# Defining polynomial hierarchy with oracle machines and quantifiers

While trying to understand the concept of polynomial hierarchy, I noticed that there are several ways to define it. And the most confusing thing about the situation is to see the equivalence between those definitions intuitively. What I want to know for now is the relation between oracle machines and existential/universal quantifiers from the viewpoint of polynomial hierarchy.

By Wiki, the polynomial hierarchy is the generalization of the classes P, NP, and co-NP to oracle machines. The addition of oracles (not sure this is a suitable expression) results in the increase of the hierarchy.

On the other hand, another way to define the polynomial hierarchy is to use the quantifiers $\forall$ and $\exists$. According to this lecture note (http://www.cs.cornell.edu/courses/cs6810/2009sp/scribe/lecture5.pdf), a language $L$ is in $\Sigma_i$ iff $\exists$ a polynomial time relation $R$ s.t. $x\in L$ iff \begin{equation} \exists y_1\forall y_2\cdots Q_iy_iR(x,y_1,\cdots y_i), \end{equation} where $Q_j=\forall$ if $j$ is even and $Q_j=\exists$ if $j$ is odd. And $L$ is in $\Pi_i$ iff its complementary $\bar{L}$ is in $\Sigma_i$.

From the above definitions, it seems that there exist a sort of one-to-one correspondence between the inclusion of oracle and the addition of quantifiers.

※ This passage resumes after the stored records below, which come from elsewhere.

Background: an optimization exercise with open tools, aiming at small area, a short achievable clock period and few clock cycles. Do not read the settings as production practice. Function was checked by simulation only, so behaviour that the tests miss may differ from the original. Power figures rest on the tool's default switching activity, not on a simulated workload.

==> flow/design.v (outline; a module is shown in full before it is edited, if it fits) <==
// module acd_axu: 420 lines
// module acd_clz32: 8 lines
// module acd_clz64: 32 lines
// module acd_mul: 1283 lines
module acd_axu (
    input  wire        clk,
    input  wire        rst,           
    input  wire        in_valid,
    output wire        in_ready,
    input  wire [31:0] in_insn,       
    input  wire [31:0] in_a,          
    input  wire [31:0] in_b,          
    output reg         out_valid,
    output reg         out_wr,        
    output reg         out_illegal,   
    output reg  [7:0]  out_flags,     
    output reg  [31:0] out_data       
);
  // ...
==> flow/run.sh <==
#!/bin/bash
# synth_recipe.tcl (not shown) runs the flow's synth.tcl, then flattens the netlist and writes it again
# the make line also repeats each setting of config.mk as NAME=value (left out here)
make -C /OpenROAD-flow-scripts/flow DESIGN_CONFIG=/design/flow/config.mk WORK_HOME=/design/flow/orfs CLKGATE_MAP_FILE= SYNTH_SCRIPT=/design/flow/synth_recipe.tcl finish
==> flow/config.mk <==
export PLATFORM = sky130hd
export DESIGN_NAME = acd_axu
export DESIGN_NICKNAME = acd_axu
export VERILOG_FILES = /design/flow/design.v
export SDC_FILE = /design/flow/constraint.sdc
export NUM_CORES = 8
export LEC_CHECK = 0
export CAP_MARGIN = 30
export CORE_MARGIN = 2
export CORE_UTILIZATION = 35
export SETUP_SLACK_MARGIN = 5
export SLEW_MARGIN = 20
==> flow/constraint.sdc <==
create_clock -name core_clock -period 16.0 [get_ports {clk}]
set_input_delay 3.2000 -clock core_clock [delete_from_list [all_inputs] [get_ports {clk}]]
set_output_delay 3.2000 -clock core_clock [all_outputs]
set_load 0.01 [all_outputs]
==> results.toml, run 1 <==
[status]
outcome = "complete, no violations"

[timing]
skew_ns = 0.1049
fmax_mhz = 99.25
hold_viol_final = 0
setup_viol = 0
max_slew.worst_pin.slew_ns = 1.262
setup_tns_ns = 0
hold_ws_ns = 0.4052

[clock_network]
cts_tree = "built"
cts_root_buf = "clkbuf_16"
postCtsHoldBufs = 0
cts.htree.levels = 4
post_cts_buffers = 0

[setup_path]
r2r_start = "m_ac[0]$_DFFE_PN_"
crit_path_max_fanout = 96
crit_slowest_cell = "or4_1"
cpPeakStageDelay_ns = 0.97
critPathLaunchType = "flip-flop"

[finish]
seq_area_um2 = 29480
design.seq.count = 1130
num-fill-cells = 34201
final_cell_mix = "1,509 x nand2_1, 1,415 x a21oi_1, 1,371 x nor2_1, 1,027 x o21ai_0, 724 x inv_1"
final_nets = 14761
n_all_inverters = 737
final_core_utilization_pct = 38.70
multi_input_area_um2 = 79950

[global_routing]
grt_pass1_wl_um = 857500
met1_usage_pct = 45.51
track_usage_pct = 35.44

[floorplan]
rows = 211
pin_count = 143

[route]
drt-met1-wl_um = 239700
highest-signal-layer = "met5"

[logic_synthesis]
synth_area_um2 = 116600
synth_compound_area_share_pct = 23.82
synthAdderAreaFrac_pct = 13.90
synth_xor_area_share_pct = 4.439
yosysTopAreaCellShare_pct = 17.64

[power]
power_clock_mw = 3.26
switching_share_pct = 49.78
pwr-share-seq_pct = 20.9
Testbench counts, summed over its fixed seeds: cycles 18,051.
==> run 2: changes to the inputs <==
==> flow/flow/run.sh (new file) <==
#!/bin/bash
set -euo pipefail
bash standard.sh synth > synth.log 2>&1
bash standard.sh SETUP_SLACK_MARGIN=10.5 finish > layout.log 2>&1
==> flow/standard.sh (new file) <==
#!/bin/bash
# synth_recipe.tcl (not shown) runs the flow's synth.tcl, then flattens the netlist and writes it again
# the make line also repeats each setting of config.mk as NAME=value (left out here)
make -C /OpenROAD-flow-scripts/flow DESIGN_CONFIG=/design/flow/config.mk WORK_HOME=/design/flow/orfs CLKGATE_MAP_FILE= SYNTH_SCRIPT=/design/flow/synth_recipe.tcl "${@:-finish}"
--- a/flow/config.mk
+++ b/flow/config.mk
@@ -10,3 +10,4 @@
 export CORE_UTILIZATION = 35
 export SETUP_SLACK_MARGIN = 5
 export SLEW_MARGIN = 20
+export TNS_END_PERCENT = 5
removed: flow/run.sh
==> run 2 against run 1 <==
  * Maximum frequency is 40% higher
  * Total power is 5.7% higher
  * Critical endpoint is now acc3[76]$_SDFFE_PP0P_
  * Core utilization is 2.6 points higher
==> results.toml, run 2 <==
[timing]
setup_tns_ns = 0
rsz0062_at_grt = "true"
max_slew.worst_pin.slew_ns = 1.253
skew_ns = 0.1293
hold_viol_final = 0
setup_viol = 0
fmax_mhz = 139.4
min_period_ns = 7.176
period_share_pct = 44.85
final_max_slew_viol_count = 0
max_slew_margin_pct = 16.14

[route]
drt-wirelength-per-cell_um = 33.77
wl_met3_um = 87370
num_vias = 121700
wl_met2_um = 251900
drt-met1-wl_um = 231100
wl_um = 628500
drt_iter0_drc = 18884
drt_first_pass_iters = 17
drc = 0
ant_nets = 0
highest-signal-layer = "met5"
routed_via_density = 6.538

[power]
powerDensity_nw_per_um2 = 151.6
switching_share_pct = 49.14
vdd.ir_drop.worst_mv = 0.3133
leakagePower_nw = 51.99
power_mw = 20.75
p_int_mw = 10.55
pwr-share-seq_pct = 19.8
power.switching_mw = 10.20
combPwrFrac_pct = 64.2
p_clk_share_pct = 16.0

[flow_run]
drv_cap = 0

[logic_synthesis]
synthCells = 14308
synth_top_area_cell = "edfxtp_1"
yosysSeqAreaShare_pct = 25.28
synth.most_common_cell = "nand2_1"
synth-seq-cells = 1130
synth_area_um2 = 116600
synth_area_per_cell_um2 = 8.150
synth_area_leaders = "edfxtp_1 18%, fa_1 10%, dfxtp_1 7.6%, a21oi_1 6.1%, nand2_1 4.9%"
yosys_warnings = 7
synth.distinct_cells = 105
async_flop_share_pct = 0
yosysTopAreaCellShare_pct = 17.64
synth_ff_type = "edfxtp_1"
ys_top_cells_by_count = "1,514 x nand2_1, 1,429 x a21oi_1, 1,398 x nor2_1"
synth-edff-count = 685

[floorplan]
pin_count = 143
rows = 211
core_area_um2 = 331100
dieArea_um2 = 337800
initial_core_util_pct = 35.22
die_x_um = 581.2
fp.dieH_um = 581.2

[placement]
dp_hpwl_um = 428800
port_buffers = 134
gp_congestion = 1.108
place_area_um2 = 122900

[finish]
final_core_utilization_pct = 41.33
num-fill-cells = 33247
layout_commonest_cell = "nand2_1"
drive_gt1_share_pct = 15.03
syn2layout_area_growth_pct = 17.36
regMostFlops = "dq"
final_nets = 15070
final_area_um2 = 136800
largest_register_ff_count = 128
final_cell_mix = "1,491 x nand2_1, 1,332 x nor2_1, 1,316 x a21oi_1, 932 x o21ai_0, 716 x inv_1"

[clock_network]
cts_tree = "built"
clk-insertion-delay-late_ns = 0.91
cts_root_buf = "clkbuf_16"
cts_buffers = 143
cts.htree.levels = 4
ctsLongestPathBuffers = 4
clk_pin_slew_ns = 0.06
cts_sinks = 1130

[global_routing]
grt_pass1_wl_um = 867300
first_global_vias = 110591
antenna_found_initial = 60
track_usage_pct = 35.78
grt_max_degree = 152
grt-ovfl-total = 0

[setup_path]
worstRegToRegCells = 24
critPathLaunchType = "flip-flop"
critPathKind = "reg2reg"
crit_path_max_fanout = 51
cp-end-kind = "flip-flop"
arrival_ns = 7.92
worstPathRequired_ns = 16.74

[worst_hold_path]
hold_path_class = "reg2reg"
holdPathStages = 0

[status]
outcome = "complete, no violations"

Can anyone help me understand how the oracles in a Turing machine plays the role of quantifiers in predicates?

First, observe how NP relates to $\exists yR(x,y)$ with $R$ in P. That means that NP allows existential nondeterminism followed by computation in P.
Similarly, $\Pi_1$ "is" $\forall yR(x,y)$ with $R$ in P. Now for $\Sigma_2$ we have the same with an additional $\exists$ at the front: $\exists y_1\forall y_2R(x,y_1,y_2)$ with $R$ in P. Or, in other words, $\exists y_1 R'(x,y_1)$ with $R'$ in $\Pi_1$. So we have existential nondeterminism followed by computation in $\Pi_1$. And that is more or less the same as NP with a $\Pi_1$ oracle.